++++ Records supplied

[src/rtl/display_scanner.sv]
// Time-multiplexed 7-segment scanner: double-buffered BCD frame, LSD-first digit
// slots with a leading blanking gap, BCD decode and optional leading-zero blanking.
module display_scanner #(
    parameter int DIGITS       = 3,
    parameter int SCAN_DIV     = 4000,
    parameter int BLANK_CYCLES = 400
) (
    input  logic                  clk,
    input  logic                  rst_n,
    input  logic                  load,
    input  logic [4*DIGITS-1:0]   bcd_in,
    input  logic                  zero_suppress,
    output logic                  pending,
    output logic                  frame_start,
    output logic                  blank,
    output logic [6:0]            segments,
    output logic [DIGITS-1:0]     enable
);

    localparam int PW = (SCAN_DIV > 1) ? $clog2(SCAN_DIV) : 1;
    localparam int IW = (DIGITS > 1) ? $clog2(DIGITS) : 1;
    localparam logic [PW-1:0] P_LAST  = PW'(SCAN_DIV - 1);
    localparam logic [PW-1:0] P_BLANK = PW'(BLANK_CYCLES);
    localparam logic [IW-1:0] I_LAST  = IW'(DIGITS - 1);

    typedef enum logic {ST_BLANK, ST_DRIVE} state_t;

    state_t                state_q, state_d;
    logic [PW-1:0]         p_q, p_d;
    logic [IW-1:0]         idx_q, idx_d;
    logic [4*DIGITS-1:0]   shadow_q, shadow_d;
    logic [4*DIGITS-1:0]   active_q, active_d;
    logic                  pending_q, pending_d;
    logic                  frame_start_q, frame_start_d;
    logic                  blank_q, blank_d;
    logic [6:0]            segments_q, segments_d;
    logic [DIGITS-1:0]     enable_q, enable_d;

    logic                  wrap;
    logic                  boundary;
    logic [3:0]            cur_digit;
    logic                  cur_suppress;
    logic                  all_zero;
    logic [DIGITS-1:0]     lead_zero;

    function automatic logic [6:0] seg_decode(input logic [3:0] d);
        logic [6:0] s;
        case (d)
            4'd0:    s = 7'h3F;
            4'd1:    s = 7'h06;
            4'd2:    s = 7'h5B;
            4'd3:    s = 7'h4F;
            4'd4:    s = 7'h66;
            4'd5:    s = 7'h6D;
            4'd6:    s = 7'h7D;
            4'd7:    s = 7'h07;
            4'd8:    s = 7'h7F;
            4'd9:    s = 7'h6F;
            default: s = 7'h40;
        endcase
        return s;
    endfunction

    always_comb begin
        wrap     = (p_q == P_LAST);
        boundary = wrap && (idx_q == I_LAST);

        p_d   = wrap ? '0 : p_q + 1'b1;
        idx_d = idx_q;
        if (wrap) begin
            idx_d = (idx_q == I_LAST) ? '0 : idx_q + 1'b1;
        end

        // state_q always tracks p_q: BLANK for p < BLANK_CYCLES, DRIVE after
        state_d = state_q;
        if (wrap) begin
            state_d = ST_BLANK;
        end else if (p_d == P_BLANK) begin
            state_d = ST_DRIVE;
        end

        // A digit above 0 is a leading zero when it and every higher digit are 0
        all_zero  = 1'b1;
        lead_zero = '0;
        for (int i = DIGITS - 1; i >= 0; i--) begin
            all_zero     = all_zero && (active_q[4*i +: 4] == 4'd0);
            lead_zero[i] = all_zero && (i != 0);
        end

        cur_digit    = 4'd0;
        cur_suppress = 1'b0;
        enable_d     = '0;
        for (int i = 0; i < DIGITS; i++) begin
            if (idx_q == IW'(i)) begin
                cur_digit    = active_q[4*i +: 4];
                cur_suppress = lead_zero[i];
                enable_d[i]  = (state_q == ST_DRIVE);
            end
        end

        if (state_q == ST_DRIVE) begin
            segments_d = (zero_suppress && cur_suppress) ? 7'h00 : seg_decode(cur_digit);
            blank_d    = 1'b0;
        end else begin
            segments_d = 7'h00;
            blank_d    = 1'b1;
        end

        frame_start_d = boundary;

        // Boundary transfer reads the pre-load shadow; a coincident load re-arms pending
        shadow_d  = shadow_q;
        active_d  = active_q;
        pending_d = pending_q;
        if (boundary && pending_q) begin
            active_d  = shadow_q;
            pending_d = 1'b0;
        end
        if (load) begin
            shadow_d  = bcd_in;
            pending_d = 1'b1;
        end
    end

    always_ff @(posedge clk) begin
        if (!rst_n) begin
            state_q       <= ST_BLANK;
            p_q           <= '0;
            idx_q         <= '0;
            shadow_q      <= '0;
            active_q      <= '0;
            pending_q     <= 1'b0;
            frame_start_q <= 1'b0;
            blank_q       <= 1'b1;
            segments_q    <= 7'h00;
            enable_q      <= '0;
        end else begin
            state_q       <= state_d;
            p_q           <= p_d;
            idx_q         <= idx_d;
            shadow_q      <= shadow_d;
            active_q      <= active_d;
            pending_q     <= pending_d;
            frame_start_q <= frame_start_d;
            blank_q       <= blank_d;
            segments_q    <= segments_d;
            enable_q      <= enable_d;
        end
    end

    assign pending     = pending_q;
    assign frame_start = frame_start_q;
    assign blank       = blank_q;
    assign segments    = segments_q;
    assign enable      = enable_q;

endmodule
[config.mk]
export PLATFORM = sky130hd
export DESIGN_NAME = display_scanner
export DESIGN_NICKNAME = d
export VERILOG_FILES = /design/src/rtl/display_scanner.sv
export SDC_FILE = /design/constraint.sdc
export NUM_CORES = 1
export LEC_CHECK = 0
export CAP_MARGIN = 30
export CORE_MARGIN = 5
export CORE_UTILIZATION = 54
export DETAILED_ROUTE_END_ITERATION = 6
export GPL_TIMING_DRIVEN = 0
export HOLD_SLACK_MARGIN = 0.06
export PLACE_DENSITY = 0.78
export SETUP_SLACK_MARGIN = 0.1
export SLEW_MARGIN = 20
export SYNTH_ARGS = -nofsm -noshare
export SYNTH_HDL_FRONTEND = slang
export SYNTH_SLANG_ARGS = --single-unit
[constraint.sdc]
create_clock -name clk -period 2.43 [get_ports clk]
set_input_delay 0.486 -clock clk [delete_from_list [all_inputs] [get_ports clk]]
set_output_delay 0.486 -clock clk [all_outputs]
set_load 0.02 [all_outputs]
==> results of run 1 <==
==> path summary, 6_finish.rpt <==
kind / startpoint / end / slack, ns / depth (start not counted)
max: p_q[0] / active_q[5] / 0.26 / 8
min: p_q[0] / p_q[0] / 0.49 / 1
max reg2reg: p_q[0] / active_q[5] / 0.26 / 8
min reg2reg: p_q[0] / p_q[0] / 0.49 / 1
==> flip-flops by register name (all words and copies together) (netlist names) <==
name / flops
active_q: 12
blank: 1
enable: 3
frame_start: 1
idx_q: 2
p_q: 12
pending: 1
segments: 7
shadow_q: 12
state_q: 1
==> metal layers <==
layer  GRT usage (%)  vias to the layer above
met1            21.7                      789
li1                -                      886
met2            24.3                       36
met3            4.09                        5
met5               0                        -
met4            4.85                        0
==> where the power goes <==
group | switching (uW) | total (uW) | internal, uW
Combinational | 30.4 | 77.2 | 46.9
Sequential | 12.4 | 881 | 869
Clock | 284 | 491 | 207
==> layout make-up <==
cell class	instances	area share, %
plain buffers	14	3.20
clock buffers	5	2.48
clock inverters	3	0.812
inverters	2	0.271
multi-input cells	167	43.1
flip-flops and latches	52	37.5
well taps	52	2.34
repair buffers	29	10.3
==> worst max-delay path, stage by stage, from the launching register on <==
cell and delay [ns]:
dfxtp_1 0.41, ha_1 0.26, nand4_1 0.24, nor4_4 0.38
and3_1 0.25, buf_6 0.13, buf_12 0.13, mux2i_1 0.21
nor2b_1 0.06
==> cell usage after synthesis, types with 2 or more instances <==
| master | count |
|---|---|
| nor2_1 | 11 |
| dfxtp_1 | 52 |
| o21ai_0 | 5 |
| inv_1 | 2 |
| and2_1 | 5 |
| mux2i_1 | 32 |
| nand4_1 | 2 |
| buf_2 | 4 |
| o22ai_1 | 2 |
| nor3_1 | 6 |
| o21a_1 | 4 |
| ha_1 | 7 |
| a21oi_1 | 9 |
| clkbuf_1 | 6 |
| nand3_1 | 5 |
| buf_6 | 2 |
| and3_1 | 2 |
| a21boi_0 | 2 |
| o22a_1 | 2 |
| nand2_1 | 18 |
| nor2b_1 | 30 |
| nand4b_1 | 2 |
| xnor2_1 | 7 |
| nor4_1 | 2 |
==> cells by family (layout without fill, tap and decap cells) <==
group           count (synthesis)  after routing
fa+ha+maj                       7              7
flops                          52             52
mux                            33             33
buf+inv                        16             53
xor+xnor                        8              8
simple gates                   91             91
compound gates                 28             28
==> through the flow <==
stage	utilization, %	std cells
after floorplan	-	235
after global placement	62.6	314
after detailed placement	62.6	314
after CTS	64.7	322
after global routing	65.1	324
final	65.1	324
## config.mk

```make
export PLATFORM = sky130hd
export DESIGN_NAME = stream_mux_rr
export DESIGN_NICKNAME = d
export VERILOG_FILES = /design/src/rtl/stream_mux_rr.sv
export SDC_FILE = /design/constraint.sdc
export NUM_CORES = 1
export LEC_CHECK = 0
export CAP_MARGIN = 20
export CORE_MARGIN = 5
export CORE_UTILIZATION = 40
export DETAILED_ROUTE_END_ITERATION = 12
export PLACE_DENSITY = 0.89
export SYNTH_ARGS = -nofsm -noshare
export SYNTH_HDL_FRONTEND = slang
export SYNTH_SLANG_ARGS = --single-unit
```

## constraint.sdc

```tcl
create_clock -name clk -period 3 [get_ports clk]
set_clock_uncertainty 0.2 [all_clocks]
set_input_delay 0.45 -clock clk [delete_from_list [all_inputs] [get_ports clk]]
set_output_delay 0.45 -clock clk [all_outputs]
set_load 0.01 [all_outputs]
```

## src/rtl/stream_mux_rr.sv

```systemverilog
// rtl/stream_mux_rr.sv - registered N-way valid/ready stream mux with explicit-select or round-robin grant
module stream_mux_rr #(
  parameter int WIDTH = 32,
  parameter int N     = 4,
  parameter int MODE  = 0,
  parameter int SW    = $clog2(N)
) (
  input  logic               clk,
  input  logic               rst_n,
  input  logic [N*WIDTH-1:0] in_data,
  input  logic [N-1:0]       in_valid,
  output logic [N-1:0]       in_ready,
  input  logic [SW-1:0]      sel,
  output logic [WIDTH-1:0]   out_data,
  output logic [SW-1:0]      out_chan,
  output logic               out_valid,
  input  logic               out_ready
);

  logic [SW-1:0] ptr;
  logic          load;
  logic [N-1:0]  grant;
  logic [SW-1:0] grant_idx;
  logic          grant_any;
  logic [SW-1:0] scan_idx;

  // Slot can take new data when empty or when its current word drains this cycle.
  assign load = !out_valid || out_ready;

  // Grant selection: explicit select, or first valid channel scanning upward from ptr.
  always_comb begin
    grant     = '0;
    grant_idx = '0;
    grant_any = 1'b0;
    scan_idx  = '0;
    if (MODE == 0) begin
      if ((32'(sel) < N) && in_valid[sel]) begin
        grant_idx = sel;
        grant_any = 1'b1;
      end
    end else begin
      for (int k = 0; k < N; k++) begin
        scan_idx = SW'((int'(ptr) + k) % N);
        if (!grant_any && in_valid[scan_idx]) begin
          grant_idx = scan_idx;
          grant_any = 1'b1;
        end
      end
    end
    grant[grant_idx] = grant_any;
  end

  // Ready only reaches the granted channel, and never while reset is asserted.
  assign in_ready = {N{rst_n & load}} & grant;

  // Single-entry output register plus round-robin pointer update on each transfer.
  always_ff @(posedge clk or negedge rst_n) begin
    if (!rst_n) begin
      out_valid <= 1'b0;
      out_data  <= '0;
      out_chan  <= '0;
      ptr       <= '0;
    end else if (load) begin
      out_valid <= grant_any;
      if (grant_any) begin
        out_data <= in_data[int'(grant_idx)*WIDTH +: WIDTH];
        out_chan <= grant_idx;
        if (MODE == 1) begin
          ptr <= SW'((int'(grant_idx) + 1) % N);
        end
      end
    end
  end

endmodule

```

* Yosys cells after proc, flatten, opt, wreduce, memory -nomap -nowiden *
Cells that the tools add are included.

word-level totals
  register bits = 35

cells by class
  bitwise operators = 3
  $lt $le $gt $ge = 3
  reduce and logical (&&, ||, !) cells = 4
  mux-type cells = 6
  shifts and indexed selects = 1

operator list
  cell                                                  count
  indexed part select 128 x 8 -> 32 bit                 1
  bitwise AND 4 bit                                     2
  < comparator 2 x 3 -> 1 bit (second input constant)   2
  two-way mux 1 bit                                     3
  binary-select mux 1 bit (select 2 bit)                1
  demux 1 bit (select 2 bit)                            1
  >= comparator 2 x 1 -> 1 bit (second input constant)  1
  two-way mux 2 bit                                     1
  AND reduction 2 bit                                   1
  bitwise AND 1 bit                                     1
  logical AND 1 bit                                     1
  zero test 1 bit                                       1
  logical OR 1 bit                                      1

* Logic depth before layout (Yosys ltp) *
  word-level depth = 9
  depth in mapped cells = 7

* Worst setup path before layout *
Ideal clock, no wire load.

  path kind = in2out
  from = input sel[1]
  to = output in_ready[2]
  required time = 2.350 ns
  arrival time = 1.610 ns
  setup slack = 0.740 ns
  cell stages on the path = 5
  path buffers = 3
  cells stage by stage = buf_2 > nor2b_1 > buf_2 > clkbuf_1 > nor3b_1

on the way
  cells in the longest elaborated chain, start to end = 9
  elaborated cells on any way between the ends = 11
  those cells by class = order compare: 2; mux: 6; bitwise: 2; reduce/logical: 1

RTL lines
  item                                                                                               RTL line  RTL
  start, declared                                                                                    13        input logic [SW-1:0] sel,
  binary-select mux 1 bit (select 2 bit)                                                             37        if ((32'(sel) < N) && in_valid[sel]) begin
  two-way mux 1 bit (not written as such)                                                            37
  two-way mux 2 bit                                                                                  37
  < comparator 2 x 3 -> 1 bit (not written as such) or >= comparator 2 x 1 -> 1 bit (tied branches)  50        grant[grant_idx] = grant_any;
  logical AND 1 bit (not written as such)                                                            50
  two-way mux 1 bit (not written as such)                                                            50
  demux 1 bit (select 2 bit)                                                                         50
  bitwise AND 4 bit (no source line) (*)                                                             -
  bitwise AND 4 bit (*)                                                                              54        assign in_ready = {N{rst_n & load}} & grant;
  end, declared                                                                                      12        output logic [N-1:0] in_ready,

Every way passes the cells marked *; elsewhere a longest branch is shown, timed or not. The select of a mux whose other input is x is not followed.

* Worst setup path after layout *
  from = input in_valid[3]
  to = output in_ready[2]

on the way
  cells in the longest elaborated chain, start to end = 9
  elaborated cells on any way between the ends = 11
  those cells by class = order compare: 2; mux: 6; bitwise: 2; reduce/logical: 1

RTL lines
  item                                                                                               RTL line  RTL
  start, declared                                                                                    11        input logic [N-1:0] in_valid,
  binary-select mux 1 bit (select 2 bit) (*)                                                         37
  two-way mux 1 bit (not written as such) (*)                                                        37
  two-way mux 2 bit                                                                                  37
  < comparator 2 x 3 -> 1 bit (not written as such) or >= comparator 2 x 1 -> 1 bit (tied branches)  50
  logical AND 1 bit (not written as such)                                                            50
  two-way mux 1 bit (not written as such)                                                            50
  demux 1 bit (select 2 bit)                                                                         50
  bitwise AND 4 bit (no source line) (*)                                                             -
  bitwise AND 4 bit (*)                                                                              54

Marked as above.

++++++++

Work to complete:
Only one stretch of the data above is needed. Restate it word for word, from the line containing "always_ff @(posedge clk) begin" through the line containing "frame_start_q <= 1'b0;", both ends included.

Response:
    always_ff @(posedge clk) begin
        if (!rst_n) begin
            state_q       <= ST_BLANK;
            p_q           <= '0;
            idx_q         <= '0;
            shadow_q      <= '0;
            active_q      <= '0;
            pending_q     <= 1'b0;
            frame_start_q <= 1'b0;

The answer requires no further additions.